What is expected> If a line in the data holds "else", copy that line out in full.

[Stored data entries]

**config.mk**
```make
export PLATFORM = sky130hd
export DESIGN_NAME = multicycle_controller
export DESIGN_NICKNAME = d
export VERILOG_FILES = /design/src/rtl/multicycle_ctrl_pkg.sv /design/src/rtl/multicycle_controller_alu_decoder.sv /design/src/rtl/multicycle_controller.sv
export SDC_FILE = /design/constraint.sdc
export NUM_CORES = 1
export LEC_CHECK = 0
export CORE_MARGIN = 4
export CORE_UTILIZATION = 43
export CTS_BUF_LIST = sky130_fd_sc_hd__clkbuf_8
export DETAILED_ROUTE_END_ITERATION = 7
export MAX_ROUTING_LAYER = met4
export PLACE_DENSITY = 0.81
export SYNTH_ARGS = -nofsm -noshare
export SYNTH_HDL_FRONTEND = slang
export SYNTH_SLANG_ARGS = --single-unit
```
**constraint.sdc**
```tcl
create_clock -name clk -period 1.79 [get_ports clk]
set_input_delay 0.358 -clock clk [delete_from_list [all_inputs] [get_ports clk]]
set_output_delay 0.358 -clock clk [all_outputs]
set_load 0.02 [all_outputs]
```
**src/rtl/multicycle_ctrl_pkg.sv**
```systemverilog
// Shared types and encodings for the multi-cycle RV32I-subset controller.
package multicycle_ctrl_pkg;

  localparam int unsigned OP_W       = 7;
  localparam int unsigned ALU_CODE_W = 3;
  localparam int unsigned SEL_W      = 2;
  localparam int unsigned IMM_W      = 3;

  typedef enum logic [3:0] {
    S_FETCH,
    S_DECODE,
    S_MEMADR,
    S_MEMREAD,
    S_MEMWB,
    S_MEMWRITE,
    S_EXECR,
    S_EXECI,
    S_ALUWB,
    S_BRANCH,
    S_JAL,
    S_LUI
  } state_t;

  typedef enum logic {
    CLS_R,
    CLS_I
  } alu_class_t;

  localparam logic [OP_W-1:0] OP_LW     = 7'b0000011;
  localparam logic [OP_W-1:0] OP_SW     = 7'b0100011;
  localparam logic [OP_W-1:0] OP_R      = 7'b0110011;
  localparam logic [OP_W-1:0] OP_I      = 7'b0010011;
  localparam logic [OP_W-1:0] OP_BRANCH = 7'b1100011;
  localparam logic [OP_W-1:0] OP_JAL    = 7'b1101111;
  localparam logic [OP_W-1:0] OP_LUI    = 7'b0110111;

  localparam logic [ALU_CODE_W-1:0] ALU_AND = 3'b000;
  localparam logic [ALU_CODE_W-1:0] ALU_OR  = 3'b001;
  localparam logic [ALU_CODE_W-1:0] ALU_ADD = 3'b010;
  localparam logic [ALU_CODE_W-1:0] ALU_LUI = 3'b011;
  localparam logic [ALU_CODE_W-1:0] ALU_SUB = 3'b110;
  localparam logic [ALU_CODE_W-1:0] ALU_SLT = 3'b111;

  localparam logic [SEL_W-1:0] RES_ALUOUT = 2'b00;
  localparam logic [SEL_W-1:0] RES_DATA   = 2'b01;
  localparam logic [SEL_W-1:0] RES_ALU    = 2'b10;

  localparam logic [SEL_W-1:0] SRCA_PC    = 2'b00;
  localparam logic [SEL_W-1:0] SRCA_OLDPC = 2'b01;
  localparam logic [SEL_W-1:0] SRCA_RS1   = 2'b10;

  localparam logic [SEL_W-1:0] SRCB_RS2  = 2'b00;
  localparam logic [SEL_W-1:0] SRCB_IMM  = 2'b01;
  localparam logic [SEL_W-1:0] SRCB_FOUR = 2'b10;

  localparam logic [IMM_W-1:0] IMM_I = 3'b000;
  localparam logic [IMM_W-1:0] IMM_S = 3'b001;
  localparam logic [IMM_W-1:0] IMM_B = 3'b010;
  localparam logic [IMM_W-1:0] IMM_J = 3'b011;
  localparam logic [IMM_W-1:0] IMM_U = 3'b100;

  // Immediate format depends only on the opcode; unknown opcodes fall back to I.
  function automatic logic [IMM_W-1:0] imm_sel(input logic [OP_W-1:0] op);
    case (op)
      OP_SW:     imm_sel = IMM_S;
      OP_BRANCH: imm_sel = IMM_B;
      OP_JAL:    imm_sel = IMM_J;
      OP_LUI:    imm_sel = IMM_U;
      default:   imm_sel = IMM_I;
    endcase
  endfunction

endpackage

```
**src/rtl/multicycle_controller_alu_decoder.sv**
```systemverilog
// Combinational ALU operation decode for R-type and I-type ALU instructions.
module alu_decoder
  import multicycle_ctrl_pkg::*;
(
  input  alu_class_t                  cls,
  input  logic [2:0]                  funct3,
  input  logic                        funct7b5,
  output logic [ALU_CODE_W-1:0]       alu_code_c,
  output logic                        legal_c
);

  // funct7b5 only distinguishes sub from add on register-register ops.
  always_comb begin
    alu_code_c = ALU_ADD;
    legal_c    = 1'b1;
    case (funct3)
      3'b000:  alu_code_c = (cls == CLS_R && funct7b5) ? ALU_SUB : ALU_ADD;
      3'b111:  alu_code_c = ALU_AND;
      3'b110:  alu_code_c = ALU_OR;
      3'b010:  alu_code_c = ALU_SLT;
      default: legal_c    = 1'b0;
    endcase
  end

endmodule

```
**src/rtl/multicycle_controller.sv**
```systemverilog
// Moore-style sequencer for the shared-memory multi-cycle RV32I-subset datapath.
module multicycle_controller
  import multicycle_ctrl_pkg::*;
#(
  parameter int unsigned ALU_CTRL_W = 3,
  parameter bit          EN_BNE     = 1'b1
) (
  input  logic                  clk,
  input  logic                  reset,
  input  logic [OP_W-1:0]       op,
  input  logic [2:0]            funct3,
  input  logic                  funct7b5,
  input  logic                  zero,
  input  logic                  mem_ready,
  output logic                  pc_write,
  output logic                  adr_src,
  output logic                  mem_write,
  output logic                  ir_write,
  output logic [SEL_W-1:0]      result_src,
  output logic [SEL_W-1:0]      alu_src_a,
  output logic [SEL_W-1:0]      alu_src_b,
  output logic [IMM_W-1:0]      imm_src,
  output logic                  reg_write,
  output logic [ALU_CTRL_W-1:0] alu_control,
  output logic                  illegal
);

  if (ALU_CTRL_W < 3) begin : g_bad_width
    $error("ALU_CTRL_W must be at least 3");
  end

  state_t                  state;
  state_t                  state_next;
  alu_class_t              cls_c;
  logic [ALU_CODE_W-1:0]   dec_code_c;
  logic                    dec_legal_c;
  logic [ALU_CODE_W-1:0]   alu_code_c;
  logic                    branch_legal_c;

  assign cls_c          = (op == OP_R) ? CLS_R : CLS_I;
  assign branch_legal_c = (funct3 == 3'b000) || (EN_BNE && (funct3 == 3'b001));
  assign alu_control    = ALU_CTRL_W'(alu_code_c);

  alu_decoder u_alu_decoder (
    .cls        (cls_c),
    .funct3     (funct3),
    .funct7b5   (funct7b5),
    .alu_code_c (dec_code_c),
    .legal_c    (dec_legal_c)
  );

  always_ff @(posedge clk) begin
    if (reset) state <= S_FETCH;
    else       state <= state_next;
  end

  always_comb begin
    state_next = state;
    pc_write   = 1'b0;
    adr_src    = 1'b0;
    mem_write  = 1'b0;
    ir_write   = 1'b0;
    result_src = RES_ALUOUT;
    alu_src_a  = SRCA_PC;
    alu_src_b  = SRCB_RS2;
    reg_write  = 1'b0;
    alu_code_c = ALU_ADD;
    illegal    = 1'b0;
    imm_src    = imm_sel(op);

    case (state)
      S_FETCH: begin
        alu_src_b  = SRCB_FOUR;
        result_src = RES_ALU;
        ir_write   = mem_ready;
        pc_write   = mem_ready;
        if (mem_ready) state_next = S_DECODE;
      end
      // Target PC (OldPC + imm) is formed here so branch/jal can use ALUOut.
      S_DECODE: begin
        alu_src_a  = SRCA_OLDPC;
        alu_src_b  = SRCB_IMM;
        state_next = S_FETCH;
        case (op)
          OP_LW, OP_SW: state_next = S_MEMADR;
          OP_R:         if (dec_legal_c) state_next = S_EXECR; else illegal = 1'b1;
          OP_I:         if (dec_legal_c) state_next = S_EXECI; else illegal = 1'b1;
          OP_BRANCH:    if (branch_legal_c) state_next = S_BRANCH; else illegal = 1'b1;
          OP_JAL:       state_next = S_JAL;
          OP_LUI:       state_next = S_LUI;
          default:      illegal = 1'b1;
        endcase
      end
      S_MEMADR: begin
        alu_src_a  = SRCA_RS1;
        alu_src_b  = SRCB_IMM;
        state_next = (op == OP_LW) ? S_MEMREAD : S_MEMWRITE;
      end
      S_MEMREAD: begin
        adr_src = 1'b1;
        if (mem_ready) state_next = S_MEMWB;
      end
      S_MEMWB: begin
        result_src = RES_DATA;
        reg_write  = 1'b1;
        state_next = S_FETCH;
      end
      S_MEMWRITE: begin
        adr_src   = 1'b1;
        mem_write = 1'b1;
        if (mem_ready) state_next = S_FETCH;
      end
      S_EXECR: begin
        alu_src_a  = SRCA_RS1;
        alu_src_b  = SRCB_RS2;
        alu_code_c = dec_code_c;
        state_next = S_ALUWB;
      end
      S_EXECI: begin
        alu_src_a  = SRCA_RS1;
        alu_src_b  = SRCB_IMM;
        alu_code_c = dec_code_c;
        state_next = S_ALUWB;
      end
      S_ALUWB: begin
        reg_write  = 1'b1;
        state_next = S_FETCH;
      end
      // funct3[0] separates bne from beq; bne only reaches here when enabled.
      S_BRANCH: begin
        alu_src_a  = SRCA_RS1;
        alu_src_b  = SRCB_RS2;
        alu_code_c = ALU_SUB;
        pc_write   = funct3[0] ? ~zero : zero;
        state_next = S_FETCH;
      end
      S_JAL: begin
        alu_src_a  = SRCA_OLDPC;
        alu_src_b  = SRCB_FOUR;
        pc_write   = 1'b1;
        state_next = S_ALUWB;
      end
      S_LUI: begin
        alu_src_b  = SRCB_IMM;
        alu_code_c = ALU_LUI;
        state_next = S_ALUWB;
      end
      default: state_next = S_FETCH;
    endcase

    // Reset suppresses every architectural write, even mid-instruction.
    if (reset) begin
      pc_write  = 1'b0;
      ir_write  = 1'b0;
      mem_write = 1'b0;
      reg_write = 1'b0;
      illegal   = 1'b0;
    end
  end

endmodule

```
==> results.py, run 1 <==
metrics = {
    "sta": {
        "crit_endpoint": "illegal",
        "endpoint_type": "primary output",
    },
    "synthesis": {
        "ys_ff_latch": 4,
        "yosysTopAreaCell": "dfxtp_1",
        "async_flop_share_pct": 0,
        "synth.net_count": 132,
        "ys_seq_area_share_pct": 10.7,
        "synth_ff_type": "dfxtp_1",
        "synth_cell_types": 43,
        "synth_area_leaders": "dfxtp_1, a21oi_1, nor2_1",
        "yosysWarningCount": 0,
        "synthCells": 117,
        "synth_top_area_share_pct": 10.7,
        "syn-mean-instance-area_um2": 6.42,
        "synth_edf_count": 0,
        "syn_area_um2": 751,
    },
    "placed_design": {
        "place_hpwl_mm": 2.38,
        "portBuffers": 32,
        "gp_congestion": 0.968,
        "post-place-cells": 196,
    },
    "run_status": {
        "lastStage": "global routing",
        "status": "did not finish",
        "error_line": "[ERROR DPL-0038] Utilization greater than 100%, impossible to legalize",
    },
    "die": {
        "die_w_um": 49.8,
        "rows": 14,
        "initial_core_util_pct": 47.6,
        "die_y_um": 49.8,
        "pin_count": 33,
    },
    "global_routing": {
        "grt_max_degree": 10,
    },
    "clock_tree": {
        "cts_sinks": 4,
        "clock_path_buffers": 2,
        "cts_buffers": 3,
        "ctsHoldBuffers": 0,
        "root_buffer": "clkbuf_8",
        "cts_max_level": 1,
    },
}
-- cells in the mapped netlist (2+ instances only) --
cell / number
a211oi_1: 3
a21o_1: 2
a21oi_1: 11
a31oi_1: 4
and3_1: 2
buf_2: 2
clkbuf_1: 5
dfxtp_1: 4
inv_1: 4
nand2_1: 8
nand2b_1: 5
nand3_1: 4
nor2_1: 14
nor2b_1: 4
nor3_1: 7
nor3b_1: 2
nor4_1: 5
o21a_1: 2
o32ai_1: 2
or3_1: 3
xnor2_1: 2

Your solution>
    else       state <= state_next;
          OP_R:         if (dec_legal_c) state_next = S_EXECR; else illegal = 1'b1;
          OP_I:         if (dec_legal_c) state_next = S_EXECI; else illegal = 1'b1;
          OP_BRANCH:    if (branch_legal_c) state_next = S_BRANCH; else illegal = 1'b1;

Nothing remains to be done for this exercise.